Dave H said:
demalion-
I'm not sure I understand exactly what you're getting at...
But if your point is that 5200U and 5600U show large clock-normalized performance differences on some VS tasks and not on others, yes, I'm quite aware of that but that doesn't really concern me because we know there are plenty of other differences between NV31 and NV34 that could explain this.
What I am sure of--and AFAIK the review at hardware.fr is the only one to address this--is that comparisons of 5200 to 5200U, and 5600 to 5600U (i.e. differently clocked versions of the same chip) demonstrably show that VS performance scales linearly with clock rate i.e. is done
completely in hardware.
Well, I thought I made it clear that my issue was with the bolded words (not one or the other set alone, but both together).
You quoted VS 1.1 benchmarks (in fact, my comment that the benchmarks were a good indication and complex workload was based on it being VS 2.0 before I corrected that in an edit), and one that doesn't seem likely to use all of even VS 1.1 functionality. But we aren't talking about a vertex shader 1.1 benchmark accelerator, we are talking about a vertex shader 2.0 (and not just benchmark) accelerator, which to me leaves two issues:
1) All we have indication of (
in what you propose is the complete picture) in the first place, is that on the CPU in question (a very fast one), the CPU workload for the specific (VS 1.1) benchmark in question is not limiting.
2) We have no idea how the CPU workload changes for implementing other VS functionality as far as I've seen (as I tried to illustrate, among other things, with my charts). This is other VS 1.1 instructions, register counts, macros, VS 2.0....some pretty significant items (in fact, it would be interesting to see this tested for a whole host of cards at the same time, but reviewers seem to have things like lives and stuff that get in the way of them doing some of the testing I'm curious about
).
It is your insistence that this is a complete picture that continues to puzzle me, that's all. What if the behavior isn't the same with a 1 GHz Athlon or P III? Is it conceivable that the limitations might be different than for a 2.8 GHz P4? And that is not even the bottom end of the range the bargain cards will address.
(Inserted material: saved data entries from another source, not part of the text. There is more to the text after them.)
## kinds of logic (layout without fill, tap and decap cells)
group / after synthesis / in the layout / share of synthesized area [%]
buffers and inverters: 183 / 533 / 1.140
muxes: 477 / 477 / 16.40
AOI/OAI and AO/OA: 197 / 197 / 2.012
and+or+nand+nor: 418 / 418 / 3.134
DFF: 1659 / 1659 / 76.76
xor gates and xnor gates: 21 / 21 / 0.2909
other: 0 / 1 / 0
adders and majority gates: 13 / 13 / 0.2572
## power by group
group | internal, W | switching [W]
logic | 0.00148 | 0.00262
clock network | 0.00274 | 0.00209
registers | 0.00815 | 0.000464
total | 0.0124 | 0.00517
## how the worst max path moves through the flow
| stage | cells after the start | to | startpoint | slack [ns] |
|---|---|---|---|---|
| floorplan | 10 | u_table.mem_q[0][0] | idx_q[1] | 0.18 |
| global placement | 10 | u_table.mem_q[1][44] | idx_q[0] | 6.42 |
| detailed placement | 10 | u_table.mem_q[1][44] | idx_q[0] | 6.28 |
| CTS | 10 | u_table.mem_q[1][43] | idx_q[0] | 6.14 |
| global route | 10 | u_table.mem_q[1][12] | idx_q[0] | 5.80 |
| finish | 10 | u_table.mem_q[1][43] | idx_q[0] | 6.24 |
==> config.mk <==
export PLATFORM = sky130hd
export DESIGN_NAME = multipath_hop_chooser
export DESIGN_NICKNAME = d
export VERILOG_FILES = /design/src/mhc_pkg.sv /design/src/multipath_hop_chooser.sv /design/src/mhc_ctrl.sv /design/src/mhc_dp.sv
export VERILOG_INCLUDE_DIRS = /design/src /design/src/src
export SDC_FILE = /design/constraint.sdc
export NUM_CORES = 1
export LEC_CHECK = 0
export ABC_AREA = 1
export BUFFER_PORTS_ARGS = -buffer_cell sky130_fd_sc_hd__buf_2
export CORE_UTILIZATION = 35
export DETAILED_ROUTE_END_ITERATION = 7
export PLACE_DENSITY = 0.51
export RECOVER_POWER = 100
export SYNTH_ARGS = -nofsm -noshare
export SYNTH_HDL_FRONTEND = slang
export SYNTH_SLANG_ARGS = --single-unit
==> constraint.sdc <==
create_clock -name clk -period 10.59 [get_ports clk]
set_clock_uncertainty 0.05 [all_clocks]
set_input_delay 1.059 -clock clk [delete_from_list [all_inputs] [get_ports clk]]
set_output_delay 1.059 -clock clk [all_outputs]
set_load 0.01 [all_outputs]
==> src/multipath_hop_chooser_defines.svh <==
// assertion macros for the multipath hop chooser
// used by the top level; expects clk and rst_n in the including scope
`ifndef MULTIPATH_HOP_CHOOSER_DEFINES_SVH
`define MULTIPATH_HOP_CHOOSER_DEFINES_SVH

// same-cycle implication, held off during reset
`define MHC_ASSERT_NOW(lbl, ante, cons) \
  lbl: assert property (@(posedge clk) disable iff (!rst_n) (ante) |-> (cons)) \
    else $error("same-cycle check failed");

// next-cycle implication, held off during reset
`define MHC_ASSERT_NEXT(lbl, ante, cons) \
  lbl: assert property (@(posedge clk) disable iff (!rst_n) (ante) |=> (cons)) \
    else $error("next-cycle check failed");

`endif

==> src/mhc_pkg.sv <==
// shared types, constants and the hash mix step for the multipath hop chooser
// no dependencies
package mhc_pkg;

  localparam int MAX_HOPS  = 64;
  localparam int HOP_W     = 7;
  localparam int CHOICE_W  = 6;
  localparam int KEY_W     = 32;
  localparam int SIZE_W    = 16;
  localparam int CFG_IDX_W = 1;

  localparam int MIX_STEPS = 9;
  localparam int DIV_BITS  = KEY_W;
  localparam int CNT_W     = $clog2(DIV_BITS);
  localparam int MIX_IDX_W = 4;

  localparam logic [KEY_W-1:0]  GOLDEN        = 32'h9e3779b9;
  localparam logic [SIZE_W-1:0] RR_SIZE_LIMIT = 16'd128;

  // result status codes
  localparam logic [1:0] ST_OK       = 2'd0;
  localparam logic [1:0] ST_NO_ROUTE = 2'd1;
  localparam logic [1:0] ST_UNSET    = 2'd2;

  // strategy codes
  localparam logic [1:0] STRAT_UNSET = 2'd0;
  localparam logic [1:0] STRAT_HASH  = 2'd1;
  localparam logic [1:0] STRAT_RR    = 2'd2;

  // configuration register indexes
  localparam logic [CFG_IDX_W-1:0] REG_STRATEGY = 1'b0;
  localparam logic [CFG_IDX_W-1:0] REG_SALT     = 1'b1;

  typedef struct packed {
    logic [KEY_W-1:0]  flow_id;
    logic [KEY_W-1:0]  path_id;
    logic [SIZE_W-1:0] packet_size;
    logic [HOP_W-1:0]  hop_count;
  } in_item_t;

  typedef struct packed {
    logic [CHOICE_W-1:0] hop_choice;
    logic [1:0]          status;
  } out_item_t;

  // controller to datapath commands
  typedef struct packed {
    logic                 load;
    logic                 classify;
    logic                 mix;
    logic                 div;
    logic                 fin;
    logic [MIX_IDX_W-1:0] mix_idx;
  } mhc_cmd_t;

  // datapath to controller status
  typedef struct packed {
    logic need_hash;
  } mhc_sts_t;

  typedef struct packed {
    logic [KEY_W-1:0] a;
    logic [KEY_W-1:0] b;
    logic [KEY_W-1:0] c;
  } mix_t;

  // one line of the jenkins 96-bit mix
  function automatic mix_t mix_step(logic [MIX_IDX_W-1:0] idx, mix_t s);
    mix_t r;
    r = s;
    case (idx)
      4'd0: r.a = (s.a - s.b - s.c) ^ (s.c >> 13);
      4'd1: r.b = (s.b - s.c - s.a) ^ (s.a << 8);
      4'd2: r.c = (s.c - s.a - s.b) ^ (s.b >> 13);
      4'd3: r.a = (s.a - s.b - s.c) ^ (s.c >> 12);
      4'd4: r.b = (s.b - s.c - s.a) ^ (s.a << 16);
      4'd5: r.c = (s.c - s.a - s.b) ^ (s.b >> 5);
      4'd6: r.a = (s.a - s.b - s.c) ^ (s.c >> 3);
      4'd7: r.b = (s.b - s.c - s.a) ^ (s.a << 10);
      4'd8: r.c = (s.c - s.a - s.b) ^ (s.b >> 15);
      default: r = s;
    endcase
    return r;
  endfunction

endpackage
An example that comes to mind is that of watching Quake III scale perfectly with GPU clock speed on a Rage Pro and concluding the graphics speed of the game is determined solely by GPU, in the absence of any benchmarks involving changes in CPU performance, or, as in my counter example, observing a change based solely on CPU performance and ignoring the graphics card and resolution at which this is observed to conclude it is accelerated completely by the CPU.